Excerpted below are key new elements of the guidance that UK corporates may find useful in assessing their own compliance programmes:

  • Culture of Compliance
    • How often and how does the company measure its culture of compliance? Does the company seek input from all levels of employees to determine whether they perceive senior and middle management’s commitment to compliance?
    • What steps has the company taken in response to its measurement of the compliance culture?
  • Prior Weaknesses
    • What controls failed?
    • If policies or procedures should have prohibited the misconduct, were they effectively implemented, and have functions that had ownership of these policies and procedures been held accountable? [Previous guidance asked: “What controls failed or were absent that would have detected or prevented the misconduct? Are they there now?”]
  • Risk-Tailored Resource Allocation –
    • Does the company devote a disproportionate amount of time to policing low-risk areas instead of high-risk areas, such as questionable payments to third-party consultants, suspicious trading activity, or excessive discounts to resellers and distributors?
    • Does the company give greater scrutiny, as warranted, to high-risk transactions (for instance, a large-dollar contract with a government agency in a high-risk country) than more modest and routine hospitality and entertainment?
  • Updates and Revisions
    • Is the risk assessment current and subject to periodic review?
    • Have there been any updates to policies and procedures in light of lessons learned?
    • Do these updates account for risks discovered through misconduct or other problems with the compliance program?
  • Comprehensiveness
    • What efforts has the company made to monitor and implement policies and procedures that reflect and deal with the spectrum of risks it faces, including changes to the legal and regulatory landscape?
  • Form/Content/Effectiveness of Training
    • Has the training been offered in the form and language appropriate for the audience?
    • Is the training provided online or in-person (or both), and what is the company’s rationale for its choice?
    • Has the training addressed lessons learned from prior compliance incidents?
    • How has the company measured the effectiveness of the training?
    • Have employees been tested on what they have learned?
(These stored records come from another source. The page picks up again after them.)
Source: an optimization exercise on an open RTL-to-GDS flow (aim: small area and a short achievable clock period). Production flows keep margins and buffers that such runs may drop. Only simulation tests tie the RTL to the original design; equivalence was not proved.

==> run a <==
==> flow/design.v <==
`timescale 1ns/1ps
module rs_cdb_match (
        input  logic                            busy,
        input  logic [4-1:0]            tag,
        input  logic [(4 * (1 + 4 + 32))-1:0]        cdb,
        output logic [4-1:0]        hit
);
        logic seen;
        always_comb begin
                seen = 1'b0;
                for (int l = 0; l < 4; l++) begin
                        hit[l] = busy & ~seen & cdb[l*(1 + 4 + 32) + (32 + 4)] &
                                 (cdb[l*(1 + 4 + 32) + (32) +: 4] == tag);
                        seen   = seen | (cdb[l*(1 + 4 + 32) + (32 + 4)] &
                                 (cdb[l*(1 + 4 + 32) + (32) +: 4] == tag));
                end
        end
endmodule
How has the company addressed employees who fail all or a portion of the testing?  [New language underlined.]
  • Properly Scoped Investigations by Qualified Personnel
    • How does the company determine which complaints or red flags merit further investigation?
    • How does the company ensure that investigations are properly scoped?
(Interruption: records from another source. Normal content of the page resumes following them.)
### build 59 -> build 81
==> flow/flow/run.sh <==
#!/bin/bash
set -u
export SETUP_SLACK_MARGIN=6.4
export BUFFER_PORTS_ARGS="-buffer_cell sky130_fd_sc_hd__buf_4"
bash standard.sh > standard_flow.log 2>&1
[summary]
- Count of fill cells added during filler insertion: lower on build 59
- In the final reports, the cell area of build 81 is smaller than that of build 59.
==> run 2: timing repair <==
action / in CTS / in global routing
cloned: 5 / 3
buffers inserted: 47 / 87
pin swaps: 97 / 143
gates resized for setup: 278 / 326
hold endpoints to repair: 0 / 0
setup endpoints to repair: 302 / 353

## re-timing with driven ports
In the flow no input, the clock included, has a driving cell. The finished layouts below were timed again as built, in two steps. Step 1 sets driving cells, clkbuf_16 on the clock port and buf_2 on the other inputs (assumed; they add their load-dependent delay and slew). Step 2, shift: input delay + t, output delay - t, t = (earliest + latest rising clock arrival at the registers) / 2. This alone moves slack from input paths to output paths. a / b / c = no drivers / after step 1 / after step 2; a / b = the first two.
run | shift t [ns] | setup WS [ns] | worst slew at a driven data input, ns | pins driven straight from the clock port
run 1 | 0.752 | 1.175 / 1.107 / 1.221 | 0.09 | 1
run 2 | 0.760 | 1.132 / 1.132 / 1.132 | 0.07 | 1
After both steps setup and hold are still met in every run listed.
Context: an optimization exercise on an open-source flow, tuned for a short achievable clock period and few clock cycles. The choices shown serve that exercise and are no tape-out recipe.
The RTL was checked by simulation tests, not by an equivalence proof against the original design.
Power figures rest on the tool's default switching activity, not on a simulated workload.

`design.v`:
```
`timescale 1ns/1ns
package isa_pkg;
    localparam int ilen = 32;
    localparam logic [6:0] op_lui    = 7'b0110111;
    localparam logic [6:0] op_jal    = 7'b1101111;
    localparam logic [6:0] op_branch = 7'b1100011;
    localparam logic [6:0] op_load   = 7'b0000011;
    localparam logic [6:0] op_store  = 7'b0100011;
    localparam logic [6:0] op_imm    = 7'b0010011;
    localparam logic [6:0] op_reg    = 7'b0110011;
    localparam logic [2:0] f3_add_sub = 3'b000;
    localparam logic [2:0] f3_sll     = 3'b001;
    localparam logic [2:0] f3_slt     = 3'b010;
    localparam logic [2:0] f3_xor     = 3'b100;
    localparam logic [2:0] f3_srl_sra = 3'b101;
    localparam logic [2:0] f3_or      = 3'b110;
    localparam logic [2:0] f3_and     = 3'b111;
    localparam logic [2:0] f3_beq = 3'b000;
    localparam logic [2:0] f3_bne = 3'b001;
    localparam logic [2:0] f3_blt = 3'b100;
    localparam logic [2:0] f3_bge = 3'b101;
    localparam logic [2:0] f3_word = 3'b010;  
endpackage
`timescale 1ns/1ns
package core_pkg;
    localparam int xlen       = 32;
    localparam int nregs      = 32;
    localparam int reg_addr_w = 5;
    localparam int alu_op_w   = 4;
    localparam logic [alu_op_w-1:0] alu_add    = 4'd0;
    localparam logic [alu_op_w-1:0] alu_sub    = 4'd1;
    localparam logic [alu_op_w-1:0] alu_slt    = 4'd2;
    localparam logic [alu_op_w-1:0] alu_xor    = 4'd3;
    localparam logic [alu_op_w-1:0] alu_or     = 4'd4;
    localparam logic [alu_op_w-1:0] alu_and    = 4'd5;
    localparam logic [alu_op_w-1:0] alu_sll    = 4'd6;
    localparam logic [alu_op_w-1:0] alu_srl    = 4'd7;
    localparam logic [alu_op_w-1:0] alu_sra    = 4'd8;
    localparam logic [alu_op_w-1:0] alu_pass_b = 4'd9;  
endpackage
`timescale 1ns/1ns
import core_pkg::*;
module pipe_ctrl #(
    parameter logic [xlen-1:0] reset_vector = '0
) (
    input  logic            clk_i,
    input  logic            rst_i,
    input  logic            stall_i,
    input  logic            redirect_i,
    input  logic [xlen-1:0] target_i,
    output logic [xlen-1:0] imem_addr_o,
    output logic [xlen-1:0] fetch_pc_o,
    output logic            id_valid_o
);
    logic [xlen-1:0] pc;  
    logic [xlen-1:0] npc;
    logic            redirect_q;
    logic [xlen-1:0] target_q;
    always_ff @(posedge clk_i) begin
        redirect_q <= !rst_i && redirect_i;
        target_q   <= target_i;
    end
    assign npc = rst_i      ? reset_vector :
                 stall_i    ? pc           :  
                 redirect_q ? target_q     :
                              pc + 4;
    always_ff @(posedge clk_i) begin
        pc <= npc;
    end
    assign imem_addr_o = npc;
    assign fetch_pc_o  = pc;
    assign id_valid_o = !(rst_i || redirect_i || redirect_q);
endmodule
`timescale 1ns/1ns
import isa_pkg::*;
import core_pkg::*;
module decode_stage (
    input  logic                  clk_i,
    input  logic                  rst_i,
    input  logic                  stall_i,
    input  logic                  id_valid_i,
    input  logic [ilen-1:0]       insn_i,
    input  logic [xlen-1:0]       pc_i,
    output logic [reg_addr_w-1:0] rs1_addr_o,
    output logic [reg_addr_w-1:0] rs2_addr_o,
    input  logic [xlen-1:0]       rs1_data_i,
    input  logic [xlen-1:0]       rs2_data_i,
    output logic                  ex_valid_o,
    output logic [xlen-1:0]       ex_pc_o,
    output logic [alu_op_w-1:0]   ex_alu_op_o,
    output logic [xlen-1:0]       ex_op_a_o,
    output logic [xlen-1:0]       ex_op_b_o,
    output logic [xlen-1:0]       ex_store_data_o,
    output logic [xlen-1:0]       ex_imm_o,
    output logic [reg_addr_w-1:0] ex_rd_o,
    output logic                  ex_rf_we_o,
    output logic                  ex_is_branch_o,
    output logic                  ex_is_jal_o,
    output logic                  ex_is_load_o,
    output logic                  ex_is_store_o,
    output logic [2:0]            ex_br_funct3_o
);
    logic [ilen-1:0]     insn;
    logic [6:0]          opcode;
    logic [2:0]          funct3;
    logic [6:0]          funct7;
    logic [4:0]          rd;
    logic [alu_op_w-1:0] alu_op;
    logic [xlen-1:0]     imm;
    logic                use_imm;
    logic                rf_we;
    logic                is_branch;
    logic                is_jal;
    logic                is_load;
    logic                is_store;
    assign insn       = insn_i;
    assign opcode     = insn[6:0];
    assign rd         = insn[11:7];
    assign funct3     = insn[14:12];
    assign funct7     = insn[31:25];
    assign rs1_addr_o = insn[19:15];
    assign rs2_addr_o = insn[24:20];
    always_comb begin
        alu_op    = alu_add;  
        imm       = '0;
        use_imm   = 1'b0;
        rf_we     = 1'b0;
        is_branch = 1'b0;
        is_jal    = 1'b0;
        is_load   = 1'b0;
        is_store  = 1'b0;
        case (opcode)
            op_lui: begin
                alu_op  = alu_pass_b;
                imm     = {insn[31:12], 12'b0};
                use_imm = 1'b1;
                rf_we   = 1'b1;
            end
            op_jal: begin
                imm    = {{(xlen-20){insn[31]}}, insn[19:12], insn[20],
                          insn[30:21], 1'b0};
                is_jal = 1'b1;
                rf_we  = 1'b1;
            end
            op_branch: begin
                imm = {{(xlen-12){insn[31]}}, insn[7], insn[30:25],
                       insn[11:8], 1'b0};
                case (funct3)
                    f3_beq, f3_bne, f3_blt, f3_bge: is_branch = 1'b1;
                    default: is_branch = 1'b0;  
                endcase
            end
            op_load: begin
                imm     = {{(xlen-12){insn[31]}}, insn[31:20]};
                use_imm = 1'b1;
                is_load = (funct3 == f3_word);
                rf_we   = is_load;
            end
            op_store: begin
                imm      = {{(xlen-12){insn[31]}}, insn[31:25], insn[11:7]};
                use_imm  = 1'b1;
                is_store = (funct3 == f3_word);
            end
            op_imm, op_reg: begin
                imm     = {{(xlen-12){insn[31]}}, insn[31:20]};
                use_imm = (opcode == op_imm);
                rf_we   = 1'b1;
                case (funct3)
                    f3_add_sub: begin
                        alu_op = (!use_imm && funct7[5]) ? alu_sub : alu_add;
                    end
                    f3_sll:     alu_op = alu_sll;
                    f3_slt:     alu_op = alu_slt;
                    f3_xor:     alu_op = alu_xor;
                    f3_srl_sra: alu_op = funct7[5] ? alu_sra : alu_srl;
                    f3_or:      alu_op = alu_or;
                    f3_and:     alu_op = alu_and;
                    default:    rf_we  = 1'b0;  
                endcase
            end
            default: ;  
        endcase
    end
    always_ff @(posedge clk_i) begin
        if (rst_i) begin
            ex_valid_o      <= 1'b0;
        end else if (!stall_i) begin
            ex_valid_o      <= id_valid_i;
        end
        if (!stall_i) begin
            ex_pc_o         <= pc_i;
            ex_alu_op_o     <= alu_op;
            ex_op_a_o       <= is_jal ? pc_i : rs1_data_i;
            ex_op_b_o       <= use_imm ? imm : rs2_data_i;
            ex_store_data_o <= rs2_data_i;
            ex_imm_o        <= imm;
            ex_rd_o         <= rd;
            ex_rf_we_o      <= rf_we;
            ex_is_branch_o  <= is_branch;
            ex_is_jal_o     <= is_jal;
            ex_is_load_o    <= is_load;
            ex_is_store_o   <= is_store;
            ex_br_funct3_o  <= funct3;
        end
    end
endmodule
`timescale 1ns/1ns
import core_pkg::*;
module regfile (
    input  logic                  clk_i,
    input  logic [reg_addr_w-1:0] rs1_addr_i,
    input  logic [reg_addr_w-1:0] rs2_addr_i,
    output logic [xlen-1:0]       rs1_data_o,
    output logic [xlen-1:0]       rs2_data_o,
    input  logic                  we_i,
    input  logic [reg_addr_w-1:0] waddr_i,
    input  logic [xlen-1:0]       wdata_i
);
    logic [xlen-1:0] regs [nregs];
    always_ff @(posedge clk_i) begin
        if (we_i) begin
            regs[waddr_i] <= wdata_i;  
        end
    end
    assign rs1_data_o = (rs1_addr_i == '0)                ? '0      :
                        (we_i && waddr_i == rs1_addr_i) ? wdata_i : regs[rs1_addr_i];
    assign rs2_data_o = (rs2_addr_i == '0)                ? '0      :
                        (we_i && waddr_i == rs2_addr_i) ? wdata_i : regs[rs2_addr_i];
endmodule
`timescale 1ns/1ns
import isa_pkg::*;
import core_pkg::*;
module execute (
    input  logic                  ex_valid_i,
    input  logic [xlen-1:0]       ex_pc_i,
    input  logic [alu_op_w-1:0]   ex_alu_op_i,
    input  logic [xlen-1:0]       ex_op_a_i,
    input  logic [xlen-1:0]       ex_op_b_i,
    input  logic [xlen-1:0]       ex_store_data_i,
    input  logic [xlen-1:0]       ex_imm_i,
    input  logic [reg_addr_w-1:0] ex_rd_i,
    input  logic                  ex_rf_we_i,
    input  logic                  ex_is_branch_i,
    input  logic                  ex_is_jal_i,
    input  logic                  ex_is_load_i,
    input  logic                  ex_is_store_i,
    input  logic [2:0]            ex_br_funct3_i,
    output logic                  mem_start_o,
    output logic                  mem_we_o,
    output logic [xlen-1:0]       mem_addr_o,
    output logic [xlen-1:0]       mem_wdata_o,
    input  logic [xlen-1:0]       mem_rdata_i,
    input  logic                  stall_i,
    output logic                  redirect_o,
    output logic [xlen-1:0]       target_o,
    output logic                  rf_we_o,
    output logic [reg_addr_w-1:0] rf_waddr_o,
    output logic [xlen-1:0]       rf_wdata_o
);
    logic [xlen-1:0] alu_res;
    logic            br_cond;
    logic            taken;
    always_comb begin
        case (ex_alu_op_i)
            alu_add:    alu_res = ex_op_a_i + ex_op_b_i;
            alu_sub:    alu_res = ex_op_a_i - ex_op_b_i;
            alu_slt:    alu_res = {{(xlen-1){1'b0}}, $signed(ex_op_a_i) < $signed(ex_op_b_i)};
            alu_xor:    alu_res = ex_op_a_i ^ ex_op_b_i;
            alu_or:     alu_res = ex_op_a_i | ex_op_b_i;
            alu_and:    alu_res = ex_op_a_i & ex_op_b_i;
            alu_sll:    alu_res = ex_op_a_i << ex_op_b_i[4:0];
            alu_srl:    alu_res = ex_op_a_i >> ex_op_b_i[4:0];
            alu_sra:    alu_res = $unsigned($signed(ex_op_a_i) >>> ex_op_b_i[4:0]);
            alu_pass_b: alu_res = ex_op_b_i;
            default:    alu_res = '0;
        endcase
    end
    always_comb begin
        case (ex_br_funct3_i)
            f3_beq:  br_cond = (ex_op_a_i == ex_op_b_i);
            f3_bne:  br_cond = (ex_op_a_i != ex_op_b_i);
            f3_blt:  br_cond = ($signed(ex_op_a_i) < $signed(ex_op_b_i));
            f3_bge:  br_cond = ($signed(ex_op_a_i) >= $signed(ex_op_b_i));
            default: br_cond = 1'b0;
        endcase
    end
    assign taken      = ex_is_jal_i || (ex_is_branch_i && br_cond);
    assign redirect_o = ex_valid_i && taken;
    assign target_o   = ex_pc_i + ex_imm_i;
    assign mem_start_o = ex_valid_i && (ex_is_load_i || ex_is_store_i);
    assign mem_we_o    = ex_is_store_i;
    assign mem_addr_o  = alu_res;
    assign mem_wdata_o = ex_store_data_i;
    assign rf_we_o    = ex_valid_i && ex_rf_we_i && !stall_i;
    assign rf_waddr_o = ex_rd_i;
    assign rf_wdata_o = ex_is_jal_i  ? ex_pc_i + 4 :  
                        ex_is_load_i ? mem_rdata_i :
                                     alu_res;
endmodule
`timescale 1ns/1ns
import core_pkg::*;
module lsu (
    input  logic            clk_i,
    input  logic            rst_i,
    input  logic            mem_start_i,
    input  logic            mem_we_i,
    input  logic [xlen-1:0] mem_addr_i,
    input  logic [xlen-1:0] mem_wdata_i,
    output logic            mem_busy_o,
    output logic [xlen-1:0] mem_rdata_o,
    output logic            dmem_req_o,
    output logic            dmem_we_o,
    output logic [xlen-1:0] dmem_addr_o,
    output logic [xlen-1:0] dmem_wdata_o,
    input  logic            dmem_ack_i,
    input  logic [xlen-1:0] dmem_rdata_i
);
    localparam logic [1:0] st_idle         = 2'd0;
    localparam logic [1:0] st_wait_ack     = 2'd1;
    localparam logic [1:0] st_wait_release = 2'd2;
    localparam logic [1:0] st_done         = 2'd3;  
    logic [1:0]      state;
    logic [xlen-1:0] rdata_q;
    always_ff @(posedge clk_i) begin
        if (rst_i) begin
            state <= st_idle;
        end else begin
            case (state)
                st_idle:         if (mem_start_i) state <= st_wait_ack;
                st_wait_ack:     if (dmem_ack_i) state <= st_wait_release;
                st_wait_release: if (!dmem_ack_i) state <= st_done;
                default:         state <= st_idle;
            endcase
        end
    end
    always_ff @(posedge clk_i) begin
        if (state == st_wait_ack && dmem_ack_i) begin
            rdata_q <= dmem_rdata_i;  
        end
    end
    assign dmem_req_o   = (state == st_wait_ack);
    assign dmem_we_o    = mem_we_i;
    assign dmem_addr_o  = mem_addr_i;
    assign dmem_wdata_o = mem_wdata_i;
    assign mem_busy_o  = (state == st_idle) ? mem_start_i : (state != st_done);
    assign mem_rdata_o = rdata_q;
endmodule
`timescale 1ns/1ns
import isa_pkg::*;
import core_pkg::*;
module core_top #(
    parameter logic [xlen-1:0] reset_vector = '0
) (
    input  logic            clk_i,
    input  logic            rst_i,
    output logic [xlen-1:0] imem_addr_o,
    input  logic [ilen-1:0] imem_rdata_i,
    output logic            dmem_req_o,
    output logic            dmem_we_o,
    output logic [xlen-1:0] dmem_addr_o,
    output logic [xlen-1:0] dmem_wdata_o,
    input  logic            dmem_ack_i,
    input  logic [xlen-1:0] dmem_rdata_i
);
    logic                  redirect;
    logic [xlen-1:0]       target;
    logic [xlen-1:0]       fetch_pc;
    logic                  id_valid;
    logic [reg_addr_w-1:0] rs1_addr;
    logic [reg_addr_w-1:0] rs2_addr;
    logic [xlen-1:0]       rs1_data;
    logic [xlen-1:0]       rs2_data;
    logic                  rf_we;
    logic [reg_addr_w-1:0] rf_waddr;
    logic [xlen-1:0]       rf_wdata;
    logic                  ex_valid;
    logic [xlen-1:0]       ex_pc;
    logic [alu_op_w-1:0]   ex_alu_op;
    logic [xlen-1:0]       ex_op_a;
    logic [xlen-1:0]       ex_op_b;
    logic [xlen-1:0]       ex_store_data;
    logic [xlen-1:0]       ex_imm;
    logic [reg_addr_w-1:0] ex_rd;
    logic                  ex_rf_we;
    logic                  ex_is_branch;
    logic                  ex_is_jal;
    logic                  ex_is_load;
    logic                  ex_is_store;
    logic [2:0]            ex_br_funct3;
    logic                  mem_start;
    logic                  mem_we;
    logic [xlen-1:0]       mem_addr;
    logic [xlen-1:0]       mem_wdata;
    logic                  mem_busy;
    logic [xlen-1:0]       mem_rdata;
    pipe_ctrl #(.reset_vector(reset_vector)) u_pipe_ctrl (
        .clk_i(clk_i), .rst_i(rst_i), .stall_i(mem_busy),
        .redirect_i(redirect), .target_i(target),
        .imem_addr_o(imem_addr_o), .fetch_pc_o(fetch_pc), .id_valid_o(id_valid)
    );
    decode_stage u_decode (
        .clk_i(clk_i), .rst_i(rst_i), .stall_i(mem_busy),
        .id_valid_i(id_valid), .insn_i(imem_rdata_i), .pc_i(fetch_pc),
        .rs1_addr_o(rs1_addr), .rs2_addr_o(rs2_addr),
        .rs1_data_i(rs1_data), .rs2_data_i(rs2_data),
        .ex_valid_o(ex_valid), .ex_pc_o(ex_pc), .ex_alu_op_o(ex_alu_op), .ex_op_a_o(ex_op_a),
        .ex_op_b_o(ex_op_b), .ex_store_data_o(ex_store_data), .ex_imm_o(ex_imm), .ex_rd_o(ex_rd),
        .ex_rf_we_o(ex_rf_we), .ex_is_branch_o(ex_is_branch), .ex_is_jal_o(ex_is_jal),
        .ex_is_load_o(ex_is_load), .ex_is_store_o(ex_is_store), .ex_br_funct3_o(ex_br_funct3)
    );
    regfile u_regfile (
        .clk_i(clk_i), .rs1_addr_i(rs1_addr), .rs2_addr_i(rs2_addr),
        .rs1_data_o(rs1_data), .rs2_data_o(rs2_data),
        .we_i(rf_we), .waddr_i(rf_waddr), .wdata_i(rf_wdata)
    );
    execute u_execute (
        .ex_valid_i(ex_valid), .ex_pc_i(ex_pc), .ex_alu_op_i(ex_alu_op), .ex_op_a_i(ex_op_a),
        .ex_op_b_i(ex_op_b), .ex_store_data_i(ex_store_data), .ex_imm_i(ex_imm), .ex_rd_i(ex_rd),
        .ex_rf_we_i(ex_rf_we), .ex_is_branch_i(ex_is_branch), .ex_is_jal_i(ex_is_jal),
        .ex_is_load_i(ex_is_load), .ex_is_store_i(ex_is_store), .ex_br_funct3_i(ex_br_funct3),
        .mem_start_o(mem_start), .mem_we_o(mem_we), .mem_addr_o(mem_addr),
        .mem_wdata_o(mem_wdata), .mem_rdata_i(mem_rdata), .stall_i(mem_busy),
        .redirect_o(redirect), .target_o(target),
        .rf_we_o(rf_we), .rf_waddr_o(rf_waddr), .rf_wdata_o(rf_wdata)
    );
    lsu u_lsu (
        .clk_i(clk_i), .rst_i(rst_i),
        .mem_start_i(mem_start), .mem_we_i(mem_we), .mem_addr_i(mem_addr),
        .mem_wdata_i(mem_wdata), .mem_busy_o(mem_busy), .mem_rdata_o(mem_rdata),
        .dmem_req_o(dmem_req_o), .dmem_we_o(dmem_we_o),
        .dmem_addr_o(dmem_addr_o), .dmem_wdata_o(dmem_wdata_o),
        .dmem_ack_i(dmem_ack_i), .dmem_rdata_i(dmem_rdata_i)
    );
endmodule
```
Background: an optimization exercise with open tools, aiming at small area and a short achievable clock period. Do not read the settings as production practice. Function was checked by simulation only, so behaviour that the tests miss may differ from the original. Power is estimated from default activity; no workload was simulated. The flow treats the clock pin as an ideal source, which a real chip does not have.

Design fofb_link, start of the top module:
module fofb_link (
  input  logic                       ethClk,
  input  logic                       arst_n,
  input  logic                       beat_valid,
  input  logic                       beat_last,
  input  logic [32-1:0]   beat_value,
  input  logic [4-1:0]     readback_cmd,
  input  logic                       tx_ack,
  input  logic                       tx_strobe,
  input  logic                       tx_warn,
  input  logic                       rx_ready,
  input  logic                       rx_strobe,
  input  logic [7:0]                 rx_data,
  output logic                       tx_req,
  output logic [11-1:0]     tx_length,
  output logic [7:0]                 data_tx,
  output logic                       record_valid,
  output logic [7:0]                 record_supply,
  output logic [32-1:0]   record_value,
  output logic                       hdr_bad
);
export LEC_CHECK = 0
export CAP_MARGIN = 20
export CORE_MARGIN = 2
export CORE_UTILIZATION = 70
export CTS_CLUSTER_DIAMETER = 100
export CTS_CLUSTER_SIZE = 30
export SETUP_SLACK_MARGIN = 2.6
export SLEW_MARGIN = 20
create_clock -name core_clock -period 5.0 [get_ports {ethClk}]
standard.sh (not shown) runs the stock make flow with config.mk's settings and CLKGATE_MAP_FILE= SYNTH_SCRIPT=/design/flow/synth_recipe.tcl, a recipe that flattens the netlist after the stock synthesis.
==> flow/flow/run.sh <==
#!/bin/bash
# Standard layout, with every port buffered by a plain buffer (buf_1) in
# place of the delay cell buffer_ports picks by default.
set -euo pipefail
bash standard.sh "BUFFER_PORTS_ARGS=-buffer_cell sky130_fd_sc_hd__buf_1" finish > standard_flow.log 2>&1
The baseline finished with timing, DRC and antenna clean.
    • What steps does the company take to ensure investigations are independent, objective, appropriately conducted, and properly documented?
    • How does the company determine who should conduct an investigation, and who makes that determination? [New language underlined.]
  • Investigation Response
    • Does the company apply timing metrics to ensure responsiveness?
    • Does the company have a process for monitoring the outcome of investigations and ensuring accountability for the response to any findings or recommendations?  [Prior guidance on investigation response focused on identification of root causes, system vulnerabilities, and accountability lapses; process for responding to investigative findings; and how high up do investigative findings go.]
  • Resources and Tracking of Results
    • Are the reporting and investigating mechanisms sufficiently funded?
    • How has the company collected, tracked, analyzed, and used information from its reporting mechanisms?
    • Does the company periodically analyze the reports or investigation findings for patterns of misconduct or other red flags for compliance weaknesses?

UK corporates looking to scope and evaluate their compliance programs — particularly those with a multi-jurisdictional focus — can now look to this guidance for at least one regulator’s perspective on what would be considered “adequate procedures” or “reasonable procedures.”